California continues to ignore the dangerous mentally ill, while squandering millions in mental health dollars earmarked for “severe mental illness” on the worried well, whose voices are much louder in local politics.
Despite the rash of assaults and homicides committed by dangerous patients at Napa State Hospital—the most recent just last month—the current proposed budget will produce more murders and assaults by lowering state hospital staff ratios to save money. Meanwhile, the misnamed Mental Health Services Oversight and Accountability Commission (“MHSOAC”) soldiers on, apparently unaffected by the impending demise of Department of Mental Health (“DMH”), or the state budget crunch.
In fact, MHSOAC is now wasting even more taxpayer money on a PR campaign, amassing stories of how Proposition 63 has been successfully used. But MHSOAC success stories, which certainly exist, cannot hide the waste of millions of dollars in Proposition 63 prevention/early intervention funds.
Here is the background: in 2004, California voters passed Proposition 63, now the Mental Health Services Act (“MHSA”), to help those with “severe mental illness.” MHSA earmarks 20% of its funds for programs “effective in preventing mental illnesses from becoming severe” and “successful in reducing the duration of untreated severe mental illness.” Note the statutory emphasis here: “effective” and “successful” programs for “severe mental illness” and for “mental illness” that may become “severe.”
DMH, however, ignored the voters’ intentions by issuing regulations that exempt prevention funds from the general regulatory requirement that Proposition 63 funds be used for “severe mental illness/emotional disturbance.” It’s tracking system for prevention/early intervention funds don’t even require a diagnosis code. Plus, it gave counties “flexibility” to do whatever they wanted with Proposition 63 funds, as long as DMH decided the use “meets the intent” of Proposition 63.
Not surprisingly, though contrary to the law they were supposed to be enforcing, DMH/MHSOAC approved plenty of programs that had nothing to do with “mental illness,” much less “severe mental illness.” $133,571,200.00 in Proposition 63/MHSA prevention/early intervention funds were budgeted for allocation last summer. What got funded? elementary school programs about bullying, therapeutic gardening for unhappy Hmong refugees, horse therapy for troubled teens who are not mentally ill, a support group for gay and lesbian teens, parenting skills programs, a support program for unwed mothers, a hip hop car wash, a homework help programs for non-mentally ill students, yoga and “Soul Chi,” for the stressed, among other things. These may be fine programs, but they are hardly “effective” and “successful” at preventing or shortening the duration of “severe mental illness,” as required by law.

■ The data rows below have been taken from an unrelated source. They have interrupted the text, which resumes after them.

This is an optimization exercise on Yosys and OpenROAD, whose aim is small area, a short achievable clock period and few clock cycles, not a production implementation. In this exercise RTL edits were held to simulation tests only and were not proved equivalent to the original. Power and IR drop assume default switching activity.

## fpl
module fpl (
    input  wire         clk,
    input  wire         rst,             
    input  wire         row_we,
    input  wire [6:0]   row_addr,
    input  wire [7:0]   row_wdata,
    input  wire         bitcnt_we,
    input  wire [15:0]  bitcnt_wdata,
    input  wire         cmd_we,
    input  wire [2:0]   cmd_entry,
    output reg  [1:0]   phase,           
    output reg  [2:0]   outcome,
    output reg  [3:0]   variant,
    output reg          mic_ok,
    output wire [15:0]  bitoff,
    output reg  [4:0]   flen,
    output reg  [135:0] frame,           
    output reg  [19:0]  present,
    output reg  [23:0]  f_id,
    output reg  [15:0]  f_batt,
    output reg  [11:0]  f_batt_mv,
    output reg  [15:0]  f_temp,
    output reg  [7:0]   f_hum,
    output reg  [15:0]  f_press,
    output reg  [8:0]   f_wdir,
    output reg  [23:0]  f_wavg,
    output reg  [23:0]  f_wmax,
    output reg  [24:0]  f_rain,
    output reg  [15:0]  f_uv,
    output reg  [3:0]   f_uvi,
    output reg  [23:0]  f_light,
    output reg  [13:0]  f_pm25,
    output reg  [13:0]  f_pm10,
    output reg  [7:0]   f_moist,
    output reg  [2:0]   f_boost,
    output reg  [8:0]   f_adraw,
    output reg  [47:0]  f_rclk
);
Size: ~6600 cells after synthesis, about 1900 flip-flops, ~82000 um2 of cells after synthesis.
export LEC_CHECK = 0
export CAP_MARGIN = 20
export CORE_MARGIN = 2
export CORE_UTILIZATION = 45
export CTS_CLUSTER_DIAMETER = 100
export CTS_CLUSTER_SIZE = 20
export PLACE_DENSITY = 0.65
export SLEW_MARGIN = 20
export TNS_END_PERCENT = 100
create_clock -name core_clock -period 10.0 [get_ports {clk}]
standard.sh (not shown) runs the stock make flow with config.mk's settings and CLKGATE_MAP_FILE= SYNTH_SCRIPT=/design/flow/synth_recipe.tcl, a recipe that flattens the netlist after the stock synthesis.
==> flow/flow/run.sh <==
#!/bin/bash
set -euo pipefail
bash standard.sh SETUP_SLACK_MARGIN=6.4 'BUFFER_PORTS_ARGS=-buffer_cell sky130_fd_sc_hd__buf_2' finish > layout_make.log 2>&1
The starting point went through all stages and came out clean.
Testbench counts at the start, summed over its fixed seeds: cycles 21,898.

Don’t blame worthy organizations for applying for these grants. Blame the regulation and regulators who invited them to do it. The potential for further abuse has become greater after AB100 sent many DMH functions to the counties. They submitted these grants for approval, and have now learned some very bad spending habits.
The legislature should stop this abuse by using its “clarification” power under Section 18 of MHSA to eliminate regulations that are contrary to law and direct desperately-needed MHSA funds towards uses consistent with MHSA. First and foremost, Laura’s Law, which is presently optional by county, should be made mandatory, and funded through Proposition 63. Laura’s Law meets prevention/early intervention funding criteria by “reducing the duration of severe mental illness” through assisted outpatient treatment. And as MHSA requires, it works. Its New York analogue, “Kendra’s Law,” has an excellent track record of preventing violence and keeping the mentally ill out of jails and prisons by safely maintaining them in the community. Nevada County has found that Laura’s Law saves $1.81 for every $1 invested by reducing hospitalizations, 911 calls, arrests, trials and incarcerations.
With a little imagination, the legislature could also direct MHSA funds towards care of the thousands of mentally ill inmates who will be leaving state prisons as the result of the U.S. Supreme Court’s Plata order. While MHSA states that its funding cannot be used for state parolees, mentally ill inmates who are Laura’s Law eligible could be released subject to a Laura’s Law order, rather than parole. MHSA funding can even be used to build facilities with restrictive settings, so long as he needs of the people to be served cannot be met in a less restrictive or more integrated setting. So how about directing funds towards local psychiatric facilities that will house people who will otherwise end up in state hospitals, which are dangerously overcrowded and understaffed?
Legislators, please use your “clarification” power in Section 18 of MHSA to stop DMH from funding “mental illness lite” in contravention of voter intention. The safety of the public and the needs of the severely mentally ill are too dire for such waste. The voters gave you the power to fix this. You owe it to them and the thousands of very sick people who need these funds to do it.
Mary Bernard writes for mentalillnesspolicy.org and is a Stanford honors/University of Chicago Law graduate that spent eighteen years as an Assistant Attorney General in Minnesota, including several as counsel to its state mental hospitals.